Una riflessione dopo la mia ultima visita
A Cuba, la priorità quotidiana non è il lavoro, la scuola o i progetti per il futuro. È semplicemente riuscire a mangiare. L'isola, un tempo simbolo di resistenza rivoluzionaria, oggi è piegata da una crisi economica e sociale senza precedenti. Per milioni di cubani, la domanda più urgente è diventata: “Cosa mangerò oggi?”
La fame quotidiana
Gli stipendi statali, che rappresentano ancora la principale fonte di reddito per gran parte della popolazione, si aggirano intorno ai 9 o 10 dollari al mese. Con questa cifra, non è possibile acquistare nemmeno un pezzo di carne. I mercati sono vuoti, i prezzi fuori controllo, e la moneta locale ha perso ogni potere d’acquisto. Chi può permettersi di mangiare decentemente? Soltanto chi riceve rimesse dai familiari emigrati all’estero, oppure chi lavora nel turismo, un settore dove le propinas (le mance) rappresentano l’unico vero ossigeno economico.
Lavorare, ma per cosa?
In questo contesto, il valore del lavoro è stato svuotato. Sempre più cubani si pongono la domanda: “Perché lavorare, se non riesco nemmeno a garantirmi un pasto? Se il lavoro non mi dà né dignità, né sostentamento?” La frustrazione cresce, soprattutto tra i giovani, molti dei quali sognano solo una cosa: andarsene. L'emigrazione è diventata una valvola di sfogo. Dal 2021, centinaia di migliaia di cubani hanno lasciato l'isola, affrontando rotte pericolose verso gli Stati Uniti, l’Europa o l’America Latina. Un esodo silenzioso che sta svuotando il paese delle sue forze più giovani e preparate.
Blackout e buio sociale
Come se non bastasse, la crisi energetica aggrava la situazione. Gli apagones – blackout elettrici che durano anche più di 10 ore al giorno – sono ormai parte della routine quotidiana. Senza elettricità, il cibo si deteriora, l’acqua scarseggia, le scuole chiudono, le attività economiche si fermano. La vita si spegne, letteralmente. Inoltre il governo statunitense, da parte sua, ha inasprito le sanzioni, aggravando ulteriormente la situazione.

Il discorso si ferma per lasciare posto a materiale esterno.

===== src/rtl/wdog_nmi_top.sv =====
// Module: watchdog top. It joins the register window to the countdown.
// Assumes tick_en is a single-cycle pulse from a 128 ms time base, and
// rst_n is the system reset that follows a power removal.
module wdog_nmi_top
    import wdog_pkg::*;
#(
    parameter int ADDR_W      = 8,
    parameter int DATA_W      = 16,
    parameter int TICK_MS     = 128,
    parameter int LEAD_MS     = 9000,
    parameter int DEFAULT_MIN = 2,
    parameter logic [ADDR_W-1:0] RELOAD_OFS = 8'h70,
    parameter logic [ADDR_W-1:0] CTRL_OFS   = 8'h72,
    parameter logic [DATA_W-1:0] ARM_CODE   = 16'h0085
) (
    input  logic              clk,
    input  logic              rst_n,
    input  logic              wr_en,
    input  logic [ADDR_W-1:0] wr_addr,
    input  logic [DATA_W-1:0] wr_data,
    input  logic [ADDR_W-1:0] rd_addr,
    output logic [DATA_W-1:0] rd_data,
    input  logic              tick_en,
    output logic              nmi_pulse,
    output logic              rst_req
);

    localparam int NMI_LEAD = int'(ms_to_ticks(LEAD_MS, TICK_MS));
    localparam logic [DATA_W-1:0] RESET_RELOAD =
        DATA_W'(minutes_to_ticks(DEFAULT_MIN, TICK_MS));

    logic              armed;
    logic              load;
    logic [DATA_W-1:0] load_val;

    // Register window
    wdog_regs #(
        .ADDR_W(ADDR_W), .DATA_W(DATA_W),
        .RELOAD_OFS(RELOAD_OFS), .CTRL_OFS(CTRL_OFS),
        .ARM_CODE(ARM_CODE), .RESET_VAL(RESET_RELOAD)
    ) u_regs (
        .clk(clk), .rst_n(rst_n),
        .wr_en(wr_en), .wr_addr(wr_addr), .wr_data(wr_data),
        .rd_addr(rd_addr), .rd_data(rd_data),
        .armed_o(armed), .load_o(load), .load_val_o(load_val)
    );

    // Countdown with warning and trip
    wdog_countdown #(
        .CNT_W(DATA_W), .LEAD(NMI_LEAD), .RESET_VAL(RESET_RELOAD)
    ) u_cnt (
        .clk(clk), .rst_n(rst_n),
        .armed(armed), .load(load), .load_val(load_val),
        .tick(tick_en),
        .nmi_o(nmi_pulse), .trip_o(rst_req)
    );

endmodule


===== config.mk =====
export PLATFORM = sky130hd
export DESIGN_NAME = wdog_nmi_top
export DESIGN_NICKNAME = d
export VERILOG_FILES = /design/src/rtl/wdog_pkg.sv /design/src/rtl/wdog_regs.sv /design/src/rtl/wdog_countdown.sv /design/src/rtl/wdog_nmi_top.sv
export SDC_FILE = /design/constraint.sdc
export NUM_CORES = 1
export LEC_CHECK = 0
export ABC_AREA = 0
export BUFFER_PORTS_ARGS = -buffer_cell sky130_fd_sc_hd__buf_2
export CAP_MARGIN = 25
export CORE_MARGIN = 4
export CORE_UTILIZATION = 45
export CTS_BUF_LIST = sky130_fd_sc_hd__clkbuf_4 sky130_fd_sc_hd__clkbuf_8
export DETAILED_ROUTE_END_ITERATION = 10
export PLACE_DENSITY = 0.76
export SYNTH_ARGS = -nofsm -noshare
export SYNTH_HDL_FRONTEND = slang
export SYNTH_SLANG_ARGS = --single-unit

===== constraint.sdc =====
create_clock -name clk -period 3.5 [get_ports clk]
set_input_delay 0.175 -clock clk [delete_from_list [all_inputs] [get_ports clk]]
set_output_delay 0.175 -clock clk [all_outputs]
set_load 0.05 [all_outputs]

La domanda sospesa: quando il cambiamento?
La realtà è che il sistema politico cubano si regge su un equilibrio precario. Il malcontento popolare è evidente, le proteste crescono – nonostante la dura repressione – e il popolo chiede dignità, libertà e pane. La sola via d’uscita possibile sembra una transizione democratica, che permetta al paese di aprirsi a nuove opportunità, investimenti, riforme profonde. Ma quando? E soprattutto: chi guiderà questo cambiamento? Oggi, la risposta è ancora incerta. Quel che è certo è che il tempo stringe. Cuba non può più permettersi l’attesa.